▸ Task details
The lines below that include the word "results" are to be reported.

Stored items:
┄┄┄┄┄┄
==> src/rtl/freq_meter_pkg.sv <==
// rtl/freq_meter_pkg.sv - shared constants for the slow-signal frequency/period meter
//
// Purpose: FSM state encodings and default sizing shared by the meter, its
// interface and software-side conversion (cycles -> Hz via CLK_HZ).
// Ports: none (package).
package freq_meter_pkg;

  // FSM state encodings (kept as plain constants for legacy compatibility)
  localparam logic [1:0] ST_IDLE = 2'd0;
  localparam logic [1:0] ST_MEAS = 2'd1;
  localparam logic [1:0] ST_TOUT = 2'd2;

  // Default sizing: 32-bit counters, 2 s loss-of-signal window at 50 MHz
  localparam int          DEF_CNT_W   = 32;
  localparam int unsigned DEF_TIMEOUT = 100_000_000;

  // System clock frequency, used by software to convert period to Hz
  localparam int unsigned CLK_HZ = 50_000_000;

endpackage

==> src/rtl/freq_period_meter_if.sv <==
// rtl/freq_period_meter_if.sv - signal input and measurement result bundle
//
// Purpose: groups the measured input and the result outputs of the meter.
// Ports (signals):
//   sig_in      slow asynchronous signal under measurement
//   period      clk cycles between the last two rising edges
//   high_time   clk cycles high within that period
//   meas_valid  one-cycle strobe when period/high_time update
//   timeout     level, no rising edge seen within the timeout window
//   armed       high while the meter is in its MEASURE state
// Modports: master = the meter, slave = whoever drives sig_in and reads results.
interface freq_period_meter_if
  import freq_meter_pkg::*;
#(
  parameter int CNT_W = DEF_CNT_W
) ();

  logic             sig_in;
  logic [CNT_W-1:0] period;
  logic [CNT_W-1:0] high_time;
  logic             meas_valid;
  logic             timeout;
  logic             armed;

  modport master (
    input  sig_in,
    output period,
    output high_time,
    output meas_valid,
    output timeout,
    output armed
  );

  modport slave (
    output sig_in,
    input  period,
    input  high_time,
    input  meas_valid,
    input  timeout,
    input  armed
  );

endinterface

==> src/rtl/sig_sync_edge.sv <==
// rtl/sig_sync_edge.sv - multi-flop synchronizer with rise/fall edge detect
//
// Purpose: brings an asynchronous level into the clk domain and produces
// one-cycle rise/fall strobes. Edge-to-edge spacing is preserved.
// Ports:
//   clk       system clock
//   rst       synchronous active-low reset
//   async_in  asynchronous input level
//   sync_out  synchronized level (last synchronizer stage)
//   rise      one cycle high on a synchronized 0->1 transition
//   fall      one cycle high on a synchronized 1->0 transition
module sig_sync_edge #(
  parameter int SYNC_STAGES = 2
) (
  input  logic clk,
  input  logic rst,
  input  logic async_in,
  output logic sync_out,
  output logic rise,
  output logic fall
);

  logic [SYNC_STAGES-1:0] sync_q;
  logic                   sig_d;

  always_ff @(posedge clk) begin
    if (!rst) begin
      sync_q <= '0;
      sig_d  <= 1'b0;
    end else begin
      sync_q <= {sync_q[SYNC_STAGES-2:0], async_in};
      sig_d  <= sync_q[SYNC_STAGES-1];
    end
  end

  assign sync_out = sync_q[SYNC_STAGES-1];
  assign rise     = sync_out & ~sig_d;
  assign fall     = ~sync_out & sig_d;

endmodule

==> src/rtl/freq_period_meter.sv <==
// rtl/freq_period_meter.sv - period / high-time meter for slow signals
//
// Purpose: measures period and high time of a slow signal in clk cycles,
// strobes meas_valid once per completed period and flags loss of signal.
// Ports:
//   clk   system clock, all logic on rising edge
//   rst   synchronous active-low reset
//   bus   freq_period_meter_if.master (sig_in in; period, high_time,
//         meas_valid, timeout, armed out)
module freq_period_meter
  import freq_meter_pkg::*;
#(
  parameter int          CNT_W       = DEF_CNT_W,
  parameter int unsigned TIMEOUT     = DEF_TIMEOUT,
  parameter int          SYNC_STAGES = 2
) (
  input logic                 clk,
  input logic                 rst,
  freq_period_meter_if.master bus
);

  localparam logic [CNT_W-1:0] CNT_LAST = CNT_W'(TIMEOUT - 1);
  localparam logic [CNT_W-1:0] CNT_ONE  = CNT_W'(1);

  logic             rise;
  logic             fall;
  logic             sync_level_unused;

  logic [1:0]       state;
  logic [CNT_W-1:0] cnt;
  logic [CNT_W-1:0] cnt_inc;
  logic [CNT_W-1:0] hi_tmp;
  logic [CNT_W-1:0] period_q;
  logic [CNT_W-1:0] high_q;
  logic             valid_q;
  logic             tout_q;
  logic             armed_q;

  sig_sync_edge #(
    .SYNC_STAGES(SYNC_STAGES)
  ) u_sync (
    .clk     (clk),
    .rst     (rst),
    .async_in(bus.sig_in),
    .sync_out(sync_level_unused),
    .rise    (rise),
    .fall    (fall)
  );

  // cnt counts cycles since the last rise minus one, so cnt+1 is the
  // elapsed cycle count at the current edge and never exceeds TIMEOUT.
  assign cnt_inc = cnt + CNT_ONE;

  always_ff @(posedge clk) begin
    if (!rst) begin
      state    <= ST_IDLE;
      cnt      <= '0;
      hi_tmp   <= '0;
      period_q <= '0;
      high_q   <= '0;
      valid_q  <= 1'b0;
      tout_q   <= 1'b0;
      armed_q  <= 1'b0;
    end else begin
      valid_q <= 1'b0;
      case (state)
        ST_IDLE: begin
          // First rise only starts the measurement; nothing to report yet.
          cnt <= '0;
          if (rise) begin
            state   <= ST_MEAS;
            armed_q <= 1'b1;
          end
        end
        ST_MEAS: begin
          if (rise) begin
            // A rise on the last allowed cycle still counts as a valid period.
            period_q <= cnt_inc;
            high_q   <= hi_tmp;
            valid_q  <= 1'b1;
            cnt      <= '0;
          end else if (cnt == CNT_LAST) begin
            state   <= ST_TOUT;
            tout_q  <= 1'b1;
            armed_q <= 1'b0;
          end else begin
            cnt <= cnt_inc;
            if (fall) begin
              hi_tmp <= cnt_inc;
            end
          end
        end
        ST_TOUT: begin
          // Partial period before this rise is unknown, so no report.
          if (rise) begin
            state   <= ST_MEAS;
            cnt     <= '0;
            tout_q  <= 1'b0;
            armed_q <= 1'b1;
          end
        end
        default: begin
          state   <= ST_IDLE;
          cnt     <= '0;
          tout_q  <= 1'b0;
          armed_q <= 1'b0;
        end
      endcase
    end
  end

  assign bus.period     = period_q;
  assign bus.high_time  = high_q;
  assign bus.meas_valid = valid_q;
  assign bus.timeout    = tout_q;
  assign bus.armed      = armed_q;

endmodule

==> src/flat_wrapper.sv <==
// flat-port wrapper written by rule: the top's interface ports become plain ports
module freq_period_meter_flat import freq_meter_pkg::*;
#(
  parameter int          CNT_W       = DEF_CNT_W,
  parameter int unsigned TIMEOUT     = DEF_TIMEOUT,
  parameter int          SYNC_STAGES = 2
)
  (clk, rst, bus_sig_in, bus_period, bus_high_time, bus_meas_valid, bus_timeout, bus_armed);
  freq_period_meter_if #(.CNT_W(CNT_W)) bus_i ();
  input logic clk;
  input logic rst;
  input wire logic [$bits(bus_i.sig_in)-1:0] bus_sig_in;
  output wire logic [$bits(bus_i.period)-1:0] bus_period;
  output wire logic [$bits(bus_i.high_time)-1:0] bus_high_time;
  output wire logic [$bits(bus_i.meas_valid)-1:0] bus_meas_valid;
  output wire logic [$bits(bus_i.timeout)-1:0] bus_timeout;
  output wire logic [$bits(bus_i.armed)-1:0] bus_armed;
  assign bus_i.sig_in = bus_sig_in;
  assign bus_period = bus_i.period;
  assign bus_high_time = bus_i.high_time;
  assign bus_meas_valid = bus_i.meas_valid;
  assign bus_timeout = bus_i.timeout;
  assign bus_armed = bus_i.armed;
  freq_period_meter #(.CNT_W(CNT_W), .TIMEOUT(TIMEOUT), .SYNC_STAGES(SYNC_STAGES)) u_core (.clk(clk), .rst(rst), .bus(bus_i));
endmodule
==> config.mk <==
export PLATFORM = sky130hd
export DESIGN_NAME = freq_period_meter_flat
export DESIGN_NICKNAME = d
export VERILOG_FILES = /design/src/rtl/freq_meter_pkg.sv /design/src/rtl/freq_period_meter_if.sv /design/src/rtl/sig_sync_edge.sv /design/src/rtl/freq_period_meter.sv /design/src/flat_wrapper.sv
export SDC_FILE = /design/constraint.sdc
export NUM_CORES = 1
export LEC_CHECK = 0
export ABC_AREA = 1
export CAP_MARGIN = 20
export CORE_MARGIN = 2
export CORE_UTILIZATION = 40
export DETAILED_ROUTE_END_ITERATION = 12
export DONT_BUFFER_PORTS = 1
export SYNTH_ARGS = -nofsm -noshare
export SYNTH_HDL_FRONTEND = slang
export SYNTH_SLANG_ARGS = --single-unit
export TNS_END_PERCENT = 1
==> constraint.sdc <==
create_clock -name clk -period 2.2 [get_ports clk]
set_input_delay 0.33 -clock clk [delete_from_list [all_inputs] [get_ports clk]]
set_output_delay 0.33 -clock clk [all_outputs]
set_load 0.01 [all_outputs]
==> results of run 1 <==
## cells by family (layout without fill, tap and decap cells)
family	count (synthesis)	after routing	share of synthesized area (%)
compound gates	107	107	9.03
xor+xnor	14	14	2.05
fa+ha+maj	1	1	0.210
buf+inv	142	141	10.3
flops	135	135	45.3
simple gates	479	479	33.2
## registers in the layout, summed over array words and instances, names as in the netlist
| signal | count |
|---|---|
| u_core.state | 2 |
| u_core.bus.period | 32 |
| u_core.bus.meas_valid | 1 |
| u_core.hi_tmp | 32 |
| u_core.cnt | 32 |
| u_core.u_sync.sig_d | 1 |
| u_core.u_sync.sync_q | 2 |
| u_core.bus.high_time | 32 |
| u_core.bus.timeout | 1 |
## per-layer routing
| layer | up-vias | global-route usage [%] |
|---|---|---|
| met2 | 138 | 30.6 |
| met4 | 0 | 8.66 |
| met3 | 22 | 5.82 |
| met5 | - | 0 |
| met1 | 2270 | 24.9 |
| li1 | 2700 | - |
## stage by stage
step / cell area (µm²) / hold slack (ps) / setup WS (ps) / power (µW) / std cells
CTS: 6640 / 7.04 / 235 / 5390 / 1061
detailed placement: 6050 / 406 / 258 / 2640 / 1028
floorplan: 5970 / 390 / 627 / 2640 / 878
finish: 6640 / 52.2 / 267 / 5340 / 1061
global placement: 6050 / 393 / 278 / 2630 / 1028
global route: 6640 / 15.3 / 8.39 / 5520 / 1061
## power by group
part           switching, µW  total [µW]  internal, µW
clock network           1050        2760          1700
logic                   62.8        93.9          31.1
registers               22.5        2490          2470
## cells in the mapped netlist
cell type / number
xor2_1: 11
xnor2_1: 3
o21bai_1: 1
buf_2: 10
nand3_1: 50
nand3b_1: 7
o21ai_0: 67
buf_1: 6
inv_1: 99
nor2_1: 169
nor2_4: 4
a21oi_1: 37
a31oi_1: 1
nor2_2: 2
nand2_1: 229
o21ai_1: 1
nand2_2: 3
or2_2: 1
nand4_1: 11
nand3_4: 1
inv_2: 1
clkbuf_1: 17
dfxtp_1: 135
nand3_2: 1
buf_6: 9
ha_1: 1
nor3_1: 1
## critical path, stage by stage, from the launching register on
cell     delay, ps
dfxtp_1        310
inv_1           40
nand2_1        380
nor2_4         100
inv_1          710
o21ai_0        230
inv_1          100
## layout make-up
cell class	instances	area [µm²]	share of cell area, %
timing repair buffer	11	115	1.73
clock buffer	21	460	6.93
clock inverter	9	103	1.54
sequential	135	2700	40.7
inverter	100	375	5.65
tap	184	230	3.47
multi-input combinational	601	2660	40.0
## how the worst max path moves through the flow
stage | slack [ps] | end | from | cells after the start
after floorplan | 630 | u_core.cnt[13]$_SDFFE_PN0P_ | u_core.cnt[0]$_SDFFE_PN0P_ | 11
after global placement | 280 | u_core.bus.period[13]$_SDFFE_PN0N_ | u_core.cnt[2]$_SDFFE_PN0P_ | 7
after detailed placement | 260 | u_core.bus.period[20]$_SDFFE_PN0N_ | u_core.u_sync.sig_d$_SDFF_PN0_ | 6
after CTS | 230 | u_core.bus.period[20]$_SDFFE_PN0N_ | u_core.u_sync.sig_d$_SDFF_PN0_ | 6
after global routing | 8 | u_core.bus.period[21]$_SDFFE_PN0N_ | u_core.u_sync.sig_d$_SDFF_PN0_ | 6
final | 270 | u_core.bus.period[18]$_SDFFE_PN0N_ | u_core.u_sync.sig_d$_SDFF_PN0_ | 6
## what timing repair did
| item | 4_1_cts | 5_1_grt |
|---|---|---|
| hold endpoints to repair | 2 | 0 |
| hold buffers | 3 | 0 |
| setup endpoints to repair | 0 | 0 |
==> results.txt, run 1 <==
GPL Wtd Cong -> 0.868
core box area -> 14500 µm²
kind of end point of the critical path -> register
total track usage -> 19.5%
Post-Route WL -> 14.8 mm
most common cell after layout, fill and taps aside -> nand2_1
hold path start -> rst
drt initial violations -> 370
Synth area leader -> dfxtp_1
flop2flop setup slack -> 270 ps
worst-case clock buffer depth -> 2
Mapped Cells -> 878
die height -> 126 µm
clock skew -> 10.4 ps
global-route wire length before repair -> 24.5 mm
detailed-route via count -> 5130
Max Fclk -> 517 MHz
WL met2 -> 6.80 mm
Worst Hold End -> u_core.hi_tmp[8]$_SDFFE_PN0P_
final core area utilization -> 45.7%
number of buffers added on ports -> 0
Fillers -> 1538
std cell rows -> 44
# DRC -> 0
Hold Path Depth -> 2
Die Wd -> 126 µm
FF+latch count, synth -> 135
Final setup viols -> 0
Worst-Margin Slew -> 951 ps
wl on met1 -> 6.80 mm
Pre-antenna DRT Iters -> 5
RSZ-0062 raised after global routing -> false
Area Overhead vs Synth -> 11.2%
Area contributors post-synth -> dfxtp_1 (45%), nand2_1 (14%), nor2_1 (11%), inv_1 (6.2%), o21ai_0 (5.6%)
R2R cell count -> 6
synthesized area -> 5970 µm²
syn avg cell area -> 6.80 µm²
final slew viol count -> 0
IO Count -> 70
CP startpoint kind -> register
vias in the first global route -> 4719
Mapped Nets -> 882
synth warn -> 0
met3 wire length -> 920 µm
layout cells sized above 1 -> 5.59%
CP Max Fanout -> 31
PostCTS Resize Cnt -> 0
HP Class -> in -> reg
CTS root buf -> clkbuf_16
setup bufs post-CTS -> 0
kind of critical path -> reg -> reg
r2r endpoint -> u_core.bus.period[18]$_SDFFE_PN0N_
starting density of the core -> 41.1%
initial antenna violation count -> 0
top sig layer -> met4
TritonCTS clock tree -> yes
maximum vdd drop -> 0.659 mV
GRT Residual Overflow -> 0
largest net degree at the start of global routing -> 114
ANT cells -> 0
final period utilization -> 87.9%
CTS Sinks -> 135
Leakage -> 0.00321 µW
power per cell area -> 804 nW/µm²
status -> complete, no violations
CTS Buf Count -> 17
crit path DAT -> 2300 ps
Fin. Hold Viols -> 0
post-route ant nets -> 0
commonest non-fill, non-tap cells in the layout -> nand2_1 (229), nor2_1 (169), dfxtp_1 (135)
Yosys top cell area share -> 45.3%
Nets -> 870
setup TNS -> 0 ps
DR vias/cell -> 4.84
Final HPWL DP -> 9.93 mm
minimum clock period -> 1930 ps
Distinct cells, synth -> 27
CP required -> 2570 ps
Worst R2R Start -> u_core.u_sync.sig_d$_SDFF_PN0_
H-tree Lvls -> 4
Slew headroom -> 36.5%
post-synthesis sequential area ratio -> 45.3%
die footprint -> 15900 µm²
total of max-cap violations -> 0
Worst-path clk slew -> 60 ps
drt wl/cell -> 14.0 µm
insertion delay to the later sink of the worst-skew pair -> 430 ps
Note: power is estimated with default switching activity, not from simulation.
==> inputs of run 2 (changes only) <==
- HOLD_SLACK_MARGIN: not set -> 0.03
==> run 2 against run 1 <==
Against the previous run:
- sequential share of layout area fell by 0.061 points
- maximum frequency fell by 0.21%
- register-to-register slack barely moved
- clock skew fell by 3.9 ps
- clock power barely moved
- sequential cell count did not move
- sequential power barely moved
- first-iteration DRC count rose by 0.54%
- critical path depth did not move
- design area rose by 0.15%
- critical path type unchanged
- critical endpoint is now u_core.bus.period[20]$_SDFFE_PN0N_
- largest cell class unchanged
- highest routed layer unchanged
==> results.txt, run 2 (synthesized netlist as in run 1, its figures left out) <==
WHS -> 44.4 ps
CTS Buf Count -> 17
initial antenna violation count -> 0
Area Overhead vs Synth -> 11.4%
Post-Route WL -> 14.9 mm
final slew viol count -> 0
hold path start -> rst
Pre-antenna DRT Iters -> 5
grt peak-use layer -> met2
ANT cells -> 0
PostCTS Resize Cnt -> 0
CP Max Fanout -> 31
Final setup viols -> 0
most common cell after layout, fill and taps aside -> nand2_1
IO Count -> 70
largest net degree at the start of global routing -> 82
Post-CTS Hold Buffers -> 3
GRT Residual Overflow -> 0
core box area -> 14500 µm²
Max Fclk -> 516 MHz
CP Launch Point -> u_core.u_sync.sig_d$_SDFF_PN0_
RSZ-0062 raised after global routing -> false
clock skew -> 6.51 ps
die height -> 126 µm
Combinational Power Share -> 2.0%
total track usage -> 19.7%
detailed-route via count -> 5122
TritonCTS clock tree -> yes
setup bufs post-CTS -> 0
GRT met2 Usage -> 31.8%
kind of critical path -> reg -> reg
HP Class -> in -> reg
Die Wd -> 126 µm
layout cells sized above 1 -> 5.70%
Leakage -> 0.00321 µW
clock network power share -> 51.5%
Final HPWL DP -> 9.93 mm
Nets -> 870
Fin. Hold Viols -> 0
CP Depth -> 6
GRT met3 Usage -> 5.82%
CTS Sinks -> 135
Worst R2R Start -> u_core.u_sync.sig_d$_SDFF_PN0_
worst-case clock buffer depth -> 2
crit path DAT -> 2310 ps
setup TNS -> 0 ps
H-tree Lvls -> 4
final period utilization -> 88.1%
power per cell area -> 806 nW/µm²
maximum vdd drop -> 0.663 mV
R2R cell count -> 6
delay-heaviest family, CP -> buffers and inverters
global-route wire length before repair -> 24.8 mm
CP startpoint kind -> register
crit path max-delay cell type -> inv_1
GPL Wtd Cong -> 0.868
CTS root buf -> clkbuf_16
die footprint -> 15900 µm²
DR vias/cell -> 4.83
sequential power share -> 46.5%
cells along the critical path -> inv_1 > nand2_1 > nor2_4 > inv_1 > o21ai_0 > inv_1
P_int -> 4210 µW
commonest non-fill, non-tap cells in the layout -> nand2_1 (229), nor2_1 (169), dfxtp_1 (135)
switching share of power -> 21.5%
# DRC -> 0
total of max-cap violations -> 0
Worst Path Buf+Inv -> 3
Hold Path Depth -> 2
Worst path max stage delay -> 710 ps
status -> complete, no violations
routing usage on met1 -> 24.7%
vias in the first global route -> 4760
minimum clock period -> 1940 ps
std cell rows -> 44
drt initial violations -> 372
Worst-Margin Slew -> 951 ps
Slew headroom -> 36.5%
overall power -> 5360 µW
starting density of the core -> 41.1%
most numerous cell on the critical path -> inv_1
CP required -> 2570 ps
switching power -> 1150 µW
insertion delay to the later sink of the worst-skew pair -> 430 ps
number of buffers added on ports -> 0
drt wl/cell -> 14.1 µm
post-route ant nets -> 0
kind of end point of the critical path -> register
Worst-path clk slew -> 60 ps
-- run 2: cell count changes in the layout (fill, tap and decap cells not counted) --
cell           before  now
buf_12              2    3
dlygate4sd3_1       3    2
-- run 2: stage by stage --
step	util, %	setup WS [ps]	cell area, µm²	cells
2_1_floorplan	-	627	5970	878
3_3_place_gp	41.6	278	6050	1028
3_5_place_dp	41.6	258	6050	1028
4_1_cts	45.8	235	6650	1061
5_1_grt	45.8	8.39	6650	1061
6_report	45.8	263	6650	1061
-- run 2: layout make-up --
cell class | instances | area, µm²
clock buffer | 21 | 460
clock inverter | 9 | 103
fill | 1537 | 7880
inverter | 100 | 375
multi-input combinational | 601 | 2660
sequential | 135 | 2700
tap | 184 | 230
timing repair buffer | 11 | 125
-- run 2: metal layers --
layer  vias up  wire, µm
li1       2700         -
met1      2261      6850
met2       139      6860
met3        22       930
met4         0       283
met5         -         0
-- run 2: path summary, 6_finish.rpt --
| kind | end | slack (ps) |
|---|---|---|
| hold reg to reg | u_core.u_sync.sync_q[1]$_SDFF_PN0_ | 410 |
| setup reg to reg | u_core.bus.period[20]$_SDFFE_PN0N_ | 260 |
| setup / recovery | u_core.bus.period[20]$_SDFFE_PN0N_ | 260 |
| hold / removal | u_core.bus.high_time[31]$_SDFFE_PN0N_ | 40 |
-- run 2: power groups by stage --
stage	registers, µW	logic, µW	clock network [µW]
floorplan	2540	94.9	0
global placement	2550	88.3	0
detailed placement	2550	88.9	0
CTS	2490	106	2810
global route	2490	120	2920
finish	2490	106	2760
┄┄┄┄┄┄
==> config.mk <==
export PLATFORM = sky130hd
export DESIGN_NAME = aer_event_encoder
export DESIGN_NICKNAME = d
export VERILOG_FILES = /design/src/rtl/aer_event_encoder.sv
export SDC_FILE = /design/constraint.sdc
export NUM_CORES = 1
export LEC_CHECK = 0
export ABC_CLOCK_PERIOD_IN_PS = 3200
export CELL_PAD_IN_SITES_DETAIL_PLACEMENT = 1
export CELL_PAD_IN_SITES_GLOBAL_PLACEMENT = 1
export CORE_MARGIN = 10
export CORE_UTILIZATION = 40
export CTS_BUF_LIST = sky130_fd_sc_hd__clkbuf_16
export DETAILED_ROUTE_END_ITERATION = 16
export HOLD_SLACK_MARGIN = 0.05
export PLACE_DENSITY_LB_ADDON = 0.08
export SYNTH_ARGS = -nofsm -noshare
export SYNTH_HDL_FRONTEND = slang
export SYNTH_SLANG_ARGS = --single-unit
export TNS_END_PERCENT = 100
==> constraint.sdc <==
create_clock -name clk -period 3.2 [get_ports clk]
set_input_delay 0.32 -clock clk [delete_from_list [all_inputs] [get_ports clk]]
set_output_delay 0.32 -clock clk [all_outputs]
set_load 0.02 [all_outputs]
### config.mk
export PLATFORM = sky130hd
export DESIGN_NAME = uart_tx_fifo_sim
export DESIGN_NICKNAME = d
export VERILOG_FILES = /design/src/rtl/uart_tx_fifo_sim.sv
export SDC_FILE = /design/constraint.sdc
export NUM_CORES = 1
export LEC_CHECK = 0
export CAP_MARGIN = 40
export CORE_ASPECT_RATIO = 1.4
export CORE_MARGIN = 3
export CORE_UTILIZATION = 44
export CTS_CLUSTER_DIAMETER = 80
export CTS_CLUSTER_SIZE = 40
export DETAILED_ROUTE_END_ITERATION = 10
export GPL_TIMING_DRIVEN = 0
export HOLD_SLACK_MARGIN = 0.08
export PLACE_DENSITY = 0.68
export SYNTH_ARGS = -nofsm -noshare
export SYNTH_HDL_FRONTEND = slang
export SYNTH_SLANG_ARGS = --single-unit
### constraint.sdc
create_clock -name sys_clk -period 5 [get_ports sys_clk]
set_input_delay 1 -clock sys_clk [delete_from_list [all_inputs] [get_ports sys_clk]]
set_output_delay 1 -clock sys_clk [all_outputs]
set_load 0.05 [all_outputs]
┄┄┄┄┄┄
▸ Response to the task
// Modports: master = the meter, slave = whoever drives sig_in and reads results.
==> results of run 1 <==
==> results.txt, run 1 <==
==> results.txt, run 2 (synthesized netlist as in run 1, its figures left out) <==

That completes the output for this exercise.